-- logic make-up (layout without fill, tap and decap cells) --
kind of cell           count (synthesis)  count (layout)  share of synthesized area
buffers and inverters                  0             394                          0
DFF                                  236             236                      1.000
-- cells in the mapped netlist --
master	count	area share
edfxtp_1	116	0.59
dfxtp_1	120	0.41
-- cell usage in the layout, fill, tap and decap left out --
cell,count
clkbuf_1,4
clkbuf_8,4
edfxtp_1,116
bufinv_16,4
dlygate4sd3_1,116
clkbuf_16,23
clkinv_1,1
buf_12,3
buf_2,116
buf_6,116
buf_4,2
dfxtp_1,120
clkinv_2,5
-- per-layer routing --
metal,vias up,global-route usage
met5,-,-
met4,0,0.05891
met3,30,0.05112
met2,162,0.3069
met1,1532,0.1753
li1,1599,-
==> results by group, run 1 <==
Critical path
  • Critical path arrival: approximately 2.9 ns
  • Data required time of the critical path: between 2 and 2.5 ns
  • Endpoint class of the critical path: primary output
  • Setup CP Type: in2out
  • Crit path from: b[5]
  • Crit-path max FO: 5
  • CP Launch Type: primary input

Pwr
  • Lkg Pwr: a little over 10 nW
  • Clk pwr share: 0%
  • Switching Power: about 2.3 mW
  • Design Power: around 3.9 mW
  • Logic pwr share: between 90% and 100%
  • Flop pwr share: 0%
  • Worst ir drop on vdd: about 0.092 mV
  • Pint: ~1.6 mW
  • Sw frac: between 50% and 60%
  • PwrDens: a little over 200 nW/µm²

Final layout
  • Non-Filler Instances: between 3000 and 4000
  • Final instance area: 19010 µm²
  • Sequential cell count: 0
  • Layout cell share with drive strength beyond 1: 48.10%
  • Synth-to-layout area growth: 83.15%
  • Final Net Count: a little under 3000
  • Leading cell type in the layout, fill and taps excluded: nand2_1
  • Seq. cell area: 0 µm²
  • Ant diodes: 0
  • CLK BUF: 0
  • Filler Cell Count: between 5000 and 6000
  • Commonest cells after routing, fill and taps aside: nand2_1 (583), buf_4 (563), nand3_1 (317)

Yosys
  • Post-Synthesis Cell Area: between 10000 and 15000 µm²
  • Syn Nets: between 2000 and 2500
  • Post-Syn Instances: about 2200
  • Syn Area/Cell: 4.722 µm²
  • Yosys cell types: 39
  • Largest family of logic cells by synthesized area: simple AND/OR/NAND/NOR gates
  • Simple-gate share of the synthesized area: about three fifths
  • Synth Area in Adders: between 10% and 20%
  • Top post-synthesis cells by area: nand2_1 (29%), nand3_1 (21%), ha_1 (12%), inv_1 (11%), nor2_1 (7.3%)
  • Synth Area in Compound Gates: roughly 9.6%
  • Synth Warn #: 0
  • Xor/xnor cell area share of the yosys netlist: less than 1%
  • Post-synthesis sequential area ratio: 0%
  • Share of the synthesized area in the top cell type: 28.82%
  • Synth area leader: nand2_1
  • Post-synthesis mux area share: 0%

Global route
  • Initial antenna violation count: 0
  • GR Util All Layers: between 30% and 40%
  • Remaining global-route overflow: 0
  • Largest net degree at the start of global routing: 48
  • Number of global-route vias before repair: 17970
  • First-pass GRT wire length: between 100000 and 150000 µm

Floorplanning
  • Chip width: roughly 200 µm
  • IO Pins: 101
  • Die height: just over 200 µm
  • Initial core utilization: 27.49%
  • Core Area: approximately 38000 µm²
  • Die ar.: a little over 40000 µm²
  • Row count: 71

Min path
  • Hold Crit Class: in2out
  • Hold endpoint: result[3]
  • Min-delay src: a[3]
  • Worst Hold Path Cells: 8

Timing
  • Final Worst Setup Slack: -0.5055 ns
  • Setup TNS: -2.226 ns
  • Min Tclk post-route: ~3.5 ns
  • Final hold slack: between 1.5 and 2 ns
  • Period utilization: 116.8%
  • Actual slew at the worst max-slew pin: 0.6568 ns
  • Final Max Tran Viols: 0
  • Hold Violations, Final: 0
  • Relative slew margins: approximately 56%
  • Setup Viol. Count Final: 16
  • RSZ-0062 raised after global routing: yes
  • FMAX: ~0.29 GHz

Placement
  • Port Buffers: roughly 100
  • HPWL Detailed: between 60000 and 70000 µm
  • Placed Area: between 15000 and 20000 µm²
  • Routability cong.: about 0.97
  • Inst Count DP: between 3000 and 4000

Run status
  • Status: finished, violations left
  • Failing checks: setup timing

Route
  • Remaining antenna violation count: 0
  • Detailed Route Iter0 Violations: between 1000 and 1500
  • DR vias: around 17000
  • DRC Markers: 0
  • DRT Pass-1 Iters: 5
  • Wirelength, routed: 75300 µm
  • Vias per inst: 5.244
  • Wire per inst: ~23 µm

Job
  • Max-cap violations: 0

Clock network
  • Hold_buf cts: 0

◆ TASK
Word for word, restate the lines of the listing above starting at the line with "and 150000 µm" and ending at the line with "approximately 38000 µm²", and nothing outside them.

◆ ANSWER TO THE PROBLEM
  • First-pass GRT wire length: between 100000 and 150000 µm

Floorplanning
  • Chip width: roughly 200 µm
  • IO Pins: 101
  • Die height: just over 200 µm
  • Initial core utilization: 27.49%
  • Core Area: approximately 38000 µm²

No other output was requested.